# What to work on:
If a line comes after the one containing "No run shown", leave it out; copy every line before it, and that line too, exactly as written, starting from the first line of the entries.

(Source records)
++++++++++

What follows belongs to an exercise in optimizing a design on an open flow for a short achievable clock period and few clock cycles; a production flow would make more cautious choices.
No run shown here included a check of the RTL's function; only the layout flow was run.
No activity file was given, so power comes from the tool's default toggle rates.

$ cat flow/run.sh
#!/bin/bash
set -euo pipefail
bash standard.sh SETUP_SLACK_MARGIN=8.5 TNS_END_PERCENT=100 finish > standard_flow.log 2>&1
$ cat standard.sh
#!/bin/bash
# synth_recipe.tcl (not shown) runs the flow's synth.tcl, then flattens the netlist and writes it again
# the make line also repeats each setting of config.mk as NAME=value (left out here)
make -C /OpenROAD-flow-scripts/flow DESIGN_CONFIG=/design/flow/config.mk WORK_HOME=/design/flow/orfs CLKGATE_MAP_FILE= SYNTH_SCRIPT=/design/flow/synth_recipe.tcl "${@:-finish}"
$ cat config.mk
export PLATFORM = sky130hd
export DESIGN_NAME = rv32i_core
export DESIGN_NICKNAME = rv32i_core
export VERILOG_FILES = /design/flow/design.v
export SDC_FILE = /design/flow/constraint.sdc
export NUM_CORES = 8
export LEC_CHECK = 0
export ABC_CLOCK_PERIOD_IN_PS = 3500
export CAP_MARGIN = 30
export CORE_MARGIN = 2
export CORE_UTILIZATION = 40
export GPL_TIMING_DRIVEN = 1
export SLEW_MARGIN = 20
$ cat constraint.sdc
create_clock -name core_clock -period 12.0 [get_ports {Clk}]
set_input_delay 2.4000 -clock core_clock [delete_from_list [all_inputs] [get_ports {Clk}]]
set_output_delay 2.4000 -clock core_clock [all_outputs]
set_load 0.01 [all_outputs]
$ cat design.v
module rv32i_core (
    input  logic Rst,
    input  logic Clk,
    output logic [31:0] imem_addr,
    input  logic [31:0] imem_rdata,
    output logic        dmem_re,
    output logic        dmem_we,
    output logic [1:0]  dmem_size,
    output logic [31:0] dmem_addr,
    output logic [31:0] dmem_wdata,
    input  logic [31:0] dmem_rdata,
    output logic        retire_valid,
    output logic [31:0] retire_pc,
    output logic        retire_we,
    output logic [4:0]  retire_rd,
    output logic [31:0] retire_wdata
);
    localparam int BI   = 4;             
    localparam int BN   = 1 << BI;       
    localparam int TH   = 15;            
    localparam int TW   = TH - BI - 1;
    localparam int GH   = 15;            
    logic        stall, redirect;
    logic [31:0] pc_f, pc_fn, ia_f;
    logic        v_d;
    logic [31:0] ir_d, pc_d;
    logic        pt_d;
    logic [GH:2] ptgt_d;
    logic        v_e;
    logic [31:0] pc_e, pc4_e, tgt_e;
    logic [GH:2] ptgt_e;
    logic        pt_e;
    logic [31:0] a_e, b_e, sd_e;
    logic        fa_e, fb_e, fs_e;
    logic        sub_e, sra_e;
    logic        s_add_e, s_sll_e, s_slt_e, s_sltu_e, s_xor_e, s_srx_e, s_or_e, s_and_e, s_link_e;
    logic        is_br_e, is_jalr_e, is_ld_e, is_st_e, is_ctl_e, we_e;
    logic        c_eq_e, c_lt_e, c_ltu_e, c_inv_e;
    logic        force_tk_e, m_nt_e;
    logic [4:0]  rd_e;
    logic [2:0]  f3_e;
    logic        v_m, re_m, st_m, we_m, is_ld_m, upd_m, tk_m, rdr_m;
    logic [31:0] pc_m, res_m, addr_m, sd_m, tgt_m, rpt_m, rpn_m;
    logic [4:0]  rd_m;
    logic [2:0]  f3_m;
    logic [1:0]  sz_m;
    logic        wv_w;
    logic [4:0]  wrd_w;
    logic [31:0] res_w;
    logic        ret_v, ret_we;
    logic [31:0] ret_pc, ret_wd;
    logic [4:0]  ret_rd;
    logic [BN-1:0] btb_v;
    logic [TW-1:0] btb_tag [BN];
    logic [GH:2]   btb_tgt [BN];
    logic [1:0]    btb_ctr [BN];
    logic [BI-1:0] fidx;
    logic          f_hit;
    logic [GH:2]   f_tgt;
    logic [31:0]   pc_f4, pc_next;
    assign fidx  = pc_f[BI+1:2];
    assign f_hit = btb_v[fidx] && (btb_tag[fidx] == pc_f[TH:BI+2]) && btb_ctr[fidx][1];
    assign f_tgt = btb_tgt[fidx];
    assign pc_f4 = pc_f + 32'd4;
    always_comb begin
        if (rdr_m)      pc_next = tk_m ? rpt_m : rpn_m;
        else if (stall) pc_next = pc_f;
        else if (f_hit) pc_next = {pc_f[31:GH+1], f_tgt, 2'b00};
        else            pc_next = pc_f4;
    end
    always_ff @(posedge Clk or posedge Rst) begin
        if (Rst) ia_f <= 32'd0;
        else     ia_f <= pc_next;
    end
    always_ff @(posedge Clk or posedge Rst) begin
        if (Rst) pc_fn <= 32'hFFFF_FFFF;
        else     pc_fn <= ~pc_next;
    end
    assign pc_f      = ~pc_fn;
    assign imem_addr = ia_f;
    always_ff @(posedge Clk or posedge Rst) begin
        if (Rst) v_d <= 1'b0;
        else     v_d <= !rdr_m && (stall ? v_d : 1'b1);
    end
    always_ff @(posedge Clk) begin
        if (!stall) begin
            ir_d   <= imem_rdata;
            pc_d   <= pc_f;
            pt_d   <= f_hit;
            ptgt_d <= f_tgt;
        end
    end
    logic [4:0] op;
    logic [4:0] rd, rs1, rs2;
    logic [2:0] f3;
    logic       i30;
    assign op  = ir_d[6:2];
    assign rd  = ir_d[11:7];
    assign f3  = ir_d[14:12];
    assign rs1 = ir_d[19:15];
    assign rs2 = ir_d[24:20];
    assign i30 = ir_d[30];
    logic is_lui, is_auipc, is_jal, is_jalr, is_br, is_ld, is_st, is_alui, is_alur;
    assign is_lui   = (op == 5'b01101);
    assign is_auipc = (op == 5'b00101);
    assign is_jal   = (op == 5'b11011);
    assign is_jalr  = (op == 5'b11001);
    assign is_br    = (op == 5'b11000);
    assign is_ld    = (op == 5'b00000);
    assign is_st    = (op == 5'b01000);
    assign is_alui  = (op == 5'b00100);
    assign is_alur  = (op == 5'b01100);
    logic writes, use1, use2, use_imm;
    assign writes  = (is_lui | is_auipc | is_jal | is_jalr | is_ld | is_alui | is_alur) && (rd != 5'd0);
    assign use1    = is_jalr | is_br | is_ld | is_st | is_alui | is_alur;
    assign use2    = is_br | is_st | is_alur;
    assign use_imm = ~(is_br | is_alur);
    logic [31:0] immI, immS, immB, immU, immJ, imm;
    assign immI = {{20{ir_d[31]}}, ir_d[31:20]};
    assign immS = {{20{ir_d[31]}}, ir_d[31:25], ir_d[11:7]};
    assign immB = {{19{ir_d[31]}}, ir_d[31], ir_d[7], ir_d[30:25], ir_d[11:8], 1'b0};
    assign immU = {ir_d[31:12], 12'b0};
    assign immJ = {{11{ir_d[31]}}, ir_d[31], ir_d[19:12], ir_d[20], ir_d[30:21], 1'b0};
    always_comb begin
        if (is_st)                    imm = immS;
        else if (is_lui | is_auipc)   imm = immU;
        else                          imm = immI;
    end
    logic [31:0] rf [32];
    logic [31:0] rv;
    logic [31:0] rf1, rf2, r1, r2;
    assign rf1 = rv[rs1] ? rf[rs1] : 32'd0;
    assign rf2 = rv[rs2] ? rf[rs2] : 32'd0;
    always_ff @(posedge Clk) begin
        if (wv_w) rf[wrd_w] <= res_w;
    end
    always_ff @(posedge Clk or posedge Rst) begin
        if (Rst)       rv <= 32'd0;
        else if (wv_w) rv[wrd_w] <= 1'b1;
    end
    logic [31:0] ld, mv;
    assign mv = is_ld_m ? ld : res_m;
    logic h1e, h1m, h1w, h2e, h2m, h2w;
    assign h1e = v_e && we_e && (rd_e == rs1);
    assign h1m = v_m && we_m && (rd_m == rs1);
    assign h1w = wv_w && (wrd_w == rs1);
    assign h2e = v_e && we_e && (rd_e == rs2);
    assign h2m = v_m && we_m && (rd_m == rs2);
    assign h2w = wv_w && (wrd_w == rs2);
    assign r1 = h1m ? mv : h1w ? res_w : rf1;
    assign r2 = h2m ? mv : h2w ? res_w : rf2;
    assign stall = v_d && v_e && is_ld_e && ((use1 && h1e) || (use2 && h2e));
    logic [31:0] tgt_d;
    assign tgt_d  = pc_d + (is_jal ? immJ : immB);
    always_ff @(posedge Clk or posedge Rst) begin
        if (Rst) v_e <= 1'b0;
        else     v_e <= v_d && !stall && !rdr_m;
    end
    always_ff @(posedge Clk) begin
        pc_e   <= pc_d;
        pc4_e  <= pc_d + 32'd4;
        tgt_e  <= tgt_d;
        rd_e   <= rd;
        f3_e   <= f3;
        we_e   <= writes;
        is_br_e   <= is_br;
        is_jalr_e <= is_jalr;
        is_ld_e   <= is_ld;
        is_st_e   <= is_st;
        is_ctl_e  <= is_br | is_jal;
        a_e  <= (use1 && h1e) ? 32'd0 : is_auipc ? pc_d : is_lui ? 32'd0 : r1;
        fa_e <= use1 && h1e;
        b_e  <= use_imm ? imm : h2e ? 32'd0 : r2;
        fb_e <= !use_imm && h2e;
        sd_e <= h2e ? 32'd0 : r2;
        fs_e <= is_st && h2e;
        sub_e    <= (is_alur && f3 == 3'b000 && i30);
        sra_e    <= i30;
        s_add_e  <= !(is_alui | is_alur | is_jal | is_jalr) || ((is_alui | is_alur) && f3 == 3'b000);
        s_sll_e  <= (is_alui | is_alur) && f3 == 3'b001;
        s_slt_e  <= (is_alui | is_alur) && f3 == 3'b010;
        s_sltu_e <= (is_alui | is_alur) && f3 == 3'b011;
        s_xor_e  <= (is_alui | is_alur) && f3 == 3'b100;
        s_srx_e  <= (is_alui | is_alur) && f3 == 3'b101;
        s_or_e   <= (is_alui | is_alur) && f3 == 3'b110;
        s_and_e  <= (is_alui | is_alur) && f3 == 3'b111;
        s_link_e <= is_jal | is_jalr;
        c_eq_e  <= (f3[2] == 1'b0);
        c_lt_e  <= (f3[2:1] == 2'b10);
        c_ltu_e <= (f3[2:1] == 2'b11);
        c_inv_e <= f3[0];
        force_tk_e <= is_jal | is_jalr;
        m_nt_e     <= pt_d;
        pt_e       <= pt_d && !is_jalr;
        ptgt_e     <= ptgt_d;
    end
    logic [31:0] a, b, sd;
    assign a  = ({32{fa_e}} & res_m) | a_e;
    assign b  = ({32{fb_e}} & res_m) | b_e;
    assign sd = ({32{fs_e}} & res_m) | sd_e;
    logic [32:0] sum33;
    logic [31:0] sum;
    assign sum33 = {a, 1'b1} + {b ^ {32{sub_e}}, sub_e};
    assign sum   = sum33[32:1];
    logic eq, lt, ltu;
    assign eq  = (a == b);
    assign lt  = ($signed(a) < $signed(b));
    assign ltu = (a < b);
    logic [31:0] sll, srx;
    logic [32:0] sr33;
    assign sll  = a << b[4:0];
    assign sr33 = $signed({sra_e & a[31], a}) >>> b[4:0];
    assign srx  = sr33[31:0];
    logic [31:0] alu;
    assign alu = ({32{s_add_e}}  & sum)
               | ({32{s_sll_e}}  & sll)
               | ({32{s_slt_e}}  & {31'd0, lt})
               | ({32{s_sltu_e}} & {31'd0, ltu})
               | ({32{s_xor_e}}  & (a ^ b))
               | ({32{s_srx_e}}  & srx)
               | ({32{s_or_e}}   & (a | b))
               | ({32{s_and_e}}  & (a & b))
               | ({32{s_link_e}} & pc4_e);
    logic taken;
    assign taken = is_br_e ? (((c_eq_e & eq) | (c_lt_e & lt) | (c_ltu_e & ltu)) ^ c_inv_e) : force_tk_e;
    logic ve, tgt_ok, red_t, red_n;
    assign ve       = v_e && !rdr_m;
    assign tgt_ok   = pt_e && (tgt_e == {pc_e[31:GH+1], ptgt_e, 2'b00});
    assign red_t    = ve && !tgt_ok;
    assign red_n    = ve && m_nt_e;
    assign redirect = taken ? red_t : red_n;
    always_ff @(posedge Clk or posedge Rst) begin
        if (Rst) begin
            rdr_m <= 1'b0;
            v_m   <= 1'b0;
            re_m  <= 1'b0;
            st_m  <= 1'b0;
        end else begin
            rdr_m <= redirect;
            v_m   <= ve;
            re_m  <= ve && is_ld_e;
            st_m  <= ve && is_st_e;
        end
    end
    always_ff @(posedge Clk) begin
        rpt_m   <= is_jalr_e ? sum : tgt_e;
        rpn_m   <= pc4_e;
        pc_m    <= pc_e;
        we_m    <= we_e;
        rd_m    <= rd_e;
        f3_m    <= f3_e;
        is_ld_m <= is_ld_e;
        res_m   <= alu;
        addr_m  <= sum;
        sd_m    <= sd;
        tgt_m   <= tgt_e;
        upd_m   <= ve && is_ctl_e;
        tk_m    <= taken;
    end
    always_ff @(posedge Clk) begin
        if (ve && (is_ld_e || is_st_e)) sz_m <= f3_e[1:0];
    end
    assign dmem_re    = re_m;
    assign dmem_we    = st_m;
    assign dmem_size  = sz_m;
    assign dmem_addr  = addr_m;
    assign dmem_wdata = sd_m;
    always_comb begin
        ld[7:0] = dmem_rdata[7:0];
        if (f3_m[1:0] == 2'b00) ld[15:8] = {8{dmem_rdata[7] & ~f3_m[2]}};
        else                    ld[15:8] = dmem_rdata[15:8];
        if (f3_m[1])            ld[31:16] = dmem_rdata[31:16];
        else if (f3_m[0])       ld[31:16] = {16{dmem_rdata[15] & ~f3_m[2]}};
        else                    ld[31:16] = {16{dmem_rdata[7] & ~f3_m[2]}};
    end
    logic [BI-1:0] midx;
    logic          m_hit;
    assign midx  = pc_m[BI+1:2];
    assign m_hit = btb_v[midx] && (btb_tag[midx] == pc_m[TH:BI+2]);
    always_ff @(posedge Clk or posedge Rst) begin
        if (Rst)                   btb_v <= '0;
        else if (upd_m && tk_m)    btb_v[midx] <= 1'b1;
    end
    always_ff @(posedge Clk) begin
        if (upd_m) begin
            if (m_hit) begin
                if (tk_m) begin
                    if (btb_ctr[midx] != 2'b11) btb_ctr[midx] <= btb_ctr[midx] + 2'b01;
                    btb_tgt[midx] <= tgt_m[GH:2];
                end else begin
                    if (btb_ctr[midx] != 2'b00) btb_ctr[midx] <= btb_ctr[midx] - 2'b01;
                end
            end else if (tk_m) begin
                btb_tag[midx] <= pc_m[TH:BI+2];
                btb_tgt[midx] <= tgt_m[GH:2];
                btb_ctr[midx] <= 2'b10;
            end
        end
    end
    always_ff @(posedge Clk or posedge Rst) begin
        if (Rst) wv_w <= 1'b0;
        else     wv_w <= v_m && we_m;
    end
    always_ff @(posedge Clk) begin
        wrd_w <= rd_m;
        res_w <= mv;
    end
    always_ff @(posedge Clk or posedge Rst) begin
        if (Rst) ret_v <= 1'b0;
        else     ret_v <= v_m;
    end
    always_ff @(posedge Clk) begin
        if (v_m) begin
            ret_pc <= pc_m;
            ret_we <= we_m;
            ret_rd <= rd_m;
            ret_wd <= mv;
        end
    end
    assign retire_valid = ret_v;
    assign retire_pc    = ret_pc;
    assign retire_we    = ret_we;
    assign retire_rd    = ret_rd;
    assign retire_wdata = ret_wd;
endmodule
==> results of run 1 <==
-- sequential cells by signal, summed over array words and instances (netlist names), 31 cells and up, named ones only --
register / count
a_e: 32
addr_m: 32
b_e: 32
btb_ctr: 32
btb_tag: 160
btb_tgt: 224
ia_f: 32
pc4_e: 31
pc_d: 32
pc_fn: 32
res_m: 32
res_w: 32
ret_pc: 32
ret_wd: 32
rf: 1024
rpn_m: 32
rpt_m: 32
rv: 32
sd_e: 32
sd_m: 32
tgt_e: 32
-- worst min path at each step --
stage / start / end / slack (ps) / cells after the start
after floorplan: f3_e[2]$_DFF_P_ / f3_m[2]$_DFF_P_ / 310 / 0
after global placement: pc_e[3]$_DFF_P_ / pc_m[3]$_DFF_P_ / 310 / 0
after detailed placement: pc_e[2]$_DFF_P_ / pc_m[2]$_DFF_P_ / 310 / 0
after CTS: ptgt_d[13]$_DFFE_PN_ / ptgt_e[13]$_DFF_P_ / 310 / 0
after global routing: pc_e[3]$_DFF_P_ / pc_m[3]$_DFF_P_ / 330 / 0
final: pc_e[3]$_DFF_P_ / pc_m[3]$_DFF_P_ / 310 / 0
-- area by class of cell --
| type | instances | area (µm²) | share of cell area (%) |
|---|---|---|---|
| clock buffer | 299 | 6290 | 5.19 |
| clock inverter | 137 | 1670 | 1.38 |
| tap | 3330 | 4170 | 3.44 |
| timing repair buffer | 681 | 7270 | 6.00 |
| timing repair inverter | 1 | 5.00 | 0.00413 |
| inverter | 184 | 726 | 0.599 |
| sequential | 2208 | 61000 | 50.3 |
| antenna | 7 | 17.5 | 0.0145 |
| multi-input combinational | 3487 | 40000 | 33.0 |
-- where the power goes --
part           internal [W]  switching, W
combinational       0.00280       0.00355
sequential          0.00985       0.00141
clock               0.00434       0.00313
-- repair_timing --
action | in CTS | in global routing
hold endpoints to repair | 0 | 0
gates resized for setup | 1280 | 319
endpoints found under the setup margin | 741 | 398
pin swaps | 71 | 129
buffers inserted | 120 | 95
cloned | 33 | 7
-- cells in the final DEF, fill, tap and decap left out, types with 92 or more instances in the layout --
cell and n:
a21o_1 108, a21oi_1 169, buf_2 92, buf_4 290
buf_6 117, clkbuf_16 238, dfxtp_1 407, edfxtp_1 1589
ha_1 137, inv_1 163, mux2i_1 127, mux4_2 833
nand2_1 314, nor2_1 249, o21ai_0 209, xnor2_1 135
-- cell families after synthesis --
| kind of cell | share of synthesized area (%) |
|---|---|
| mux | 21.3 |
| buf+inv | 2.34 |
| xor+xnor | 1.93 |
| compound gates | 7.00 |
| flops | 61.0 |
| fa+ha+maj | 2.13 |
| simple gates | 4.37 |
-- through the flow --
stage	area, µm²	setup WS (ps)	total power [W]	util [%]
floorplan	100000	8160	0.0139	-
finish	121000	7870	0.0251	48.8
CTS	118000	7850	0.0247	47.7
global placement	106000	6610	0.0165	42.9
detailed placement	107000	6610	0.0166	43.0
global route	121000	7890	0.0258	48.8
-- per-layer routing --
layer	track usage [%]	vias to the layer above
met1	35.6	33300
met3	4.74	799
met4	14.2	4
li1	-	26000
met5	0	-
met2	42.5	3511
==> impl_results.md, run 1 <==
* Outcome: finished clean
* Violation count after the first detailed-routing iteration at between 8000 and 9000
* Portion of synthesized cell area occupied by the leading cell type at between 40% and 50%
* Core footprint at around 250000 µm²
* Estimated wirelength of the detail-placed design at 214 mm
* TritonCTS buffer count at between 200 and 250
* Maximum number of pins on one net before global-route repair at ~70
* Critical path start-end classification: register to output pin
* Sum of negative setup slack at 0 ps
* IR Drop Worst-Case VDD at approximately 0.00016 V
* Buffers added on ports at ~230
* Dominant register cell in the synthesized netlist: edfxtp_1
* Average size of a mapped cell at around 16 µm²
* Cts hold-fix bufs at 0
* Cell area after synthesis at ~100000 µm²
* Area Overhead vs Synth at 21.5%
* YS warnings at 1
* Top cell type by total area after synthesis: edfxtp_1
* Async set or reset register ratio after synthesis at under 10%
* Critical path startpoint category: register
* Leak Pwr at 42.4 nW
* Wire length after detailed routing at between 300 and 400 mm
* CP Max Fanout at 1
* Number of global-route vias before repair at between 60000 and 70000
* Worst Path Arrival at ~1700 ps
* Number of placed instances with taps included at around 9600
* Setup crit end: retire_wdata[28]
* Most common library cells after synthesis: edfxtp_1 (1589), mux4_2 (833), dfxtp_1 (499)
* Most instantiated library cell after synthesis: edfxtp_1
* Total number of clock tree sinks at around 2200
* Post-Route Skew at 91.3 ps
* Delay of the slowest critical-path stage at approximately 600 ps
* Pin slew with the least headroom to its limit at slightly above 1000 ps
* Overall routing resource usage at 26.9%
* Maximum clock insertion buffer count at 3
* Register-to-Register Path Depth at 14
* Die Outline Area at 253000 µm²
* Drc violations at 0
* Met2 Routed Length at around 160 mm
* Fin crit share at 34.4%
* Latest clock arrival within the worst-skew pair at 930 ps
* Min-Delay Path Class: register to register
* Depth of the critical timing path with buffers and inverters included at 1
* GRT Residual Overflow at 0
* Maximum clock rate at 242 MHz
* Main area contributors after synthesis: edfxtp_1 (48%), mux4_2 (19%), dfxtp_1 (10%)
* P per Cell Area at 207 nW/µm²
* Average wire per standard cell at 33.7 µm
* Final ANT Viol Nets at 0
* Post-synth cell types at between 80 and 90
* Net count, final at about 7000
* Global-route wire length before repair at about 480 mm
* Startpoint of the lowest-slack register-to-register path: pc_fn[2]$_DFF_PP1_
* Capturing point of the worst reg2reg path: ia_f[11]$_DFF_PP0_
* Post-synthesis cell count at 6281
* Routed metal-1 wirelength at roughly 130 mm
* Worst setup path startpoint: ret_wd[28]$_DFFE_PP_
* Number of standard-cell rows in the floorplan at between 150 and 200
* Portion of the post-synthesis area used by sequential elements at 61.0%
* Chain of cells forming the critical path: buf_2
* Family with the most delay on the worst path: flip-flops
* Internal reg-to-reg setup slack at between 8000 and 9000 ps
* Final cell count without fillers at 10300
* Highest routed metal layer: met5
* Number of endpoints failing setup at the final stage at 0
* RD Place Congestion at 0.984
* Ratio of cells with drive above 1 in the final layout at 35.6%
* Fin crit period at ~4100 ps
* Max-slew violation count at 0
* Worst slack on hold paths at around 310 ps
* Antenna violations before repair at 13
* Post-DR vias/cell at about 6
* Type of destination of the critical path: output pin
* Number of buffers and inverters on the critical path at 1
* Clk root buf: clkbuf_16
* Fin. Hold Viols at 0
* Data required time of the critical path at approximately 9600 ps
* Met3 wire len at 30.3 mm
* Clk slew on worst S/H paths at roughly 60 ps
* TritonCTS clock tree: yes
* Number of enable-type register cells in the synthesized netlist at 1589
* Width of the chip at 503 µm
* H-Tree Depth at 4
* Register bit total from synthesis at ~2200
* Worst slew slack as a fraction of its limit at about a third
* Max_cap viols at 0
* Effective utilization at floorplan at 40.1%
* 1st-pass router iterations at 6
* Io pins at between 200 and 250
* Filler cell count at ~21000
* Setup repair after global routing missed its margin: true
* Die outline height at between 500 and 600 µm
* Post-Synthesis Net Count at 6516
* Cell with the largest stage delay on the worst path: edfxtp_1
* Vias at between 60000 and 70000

++++++++++

# Problem solution:
What follows belongs to an exercise in optimizing a design on an open flow for a short achievable clock period and few clock cycles; a production flow would make more cautious choices.
No run shown here included a check of the RTL's function; only the layout flow was run.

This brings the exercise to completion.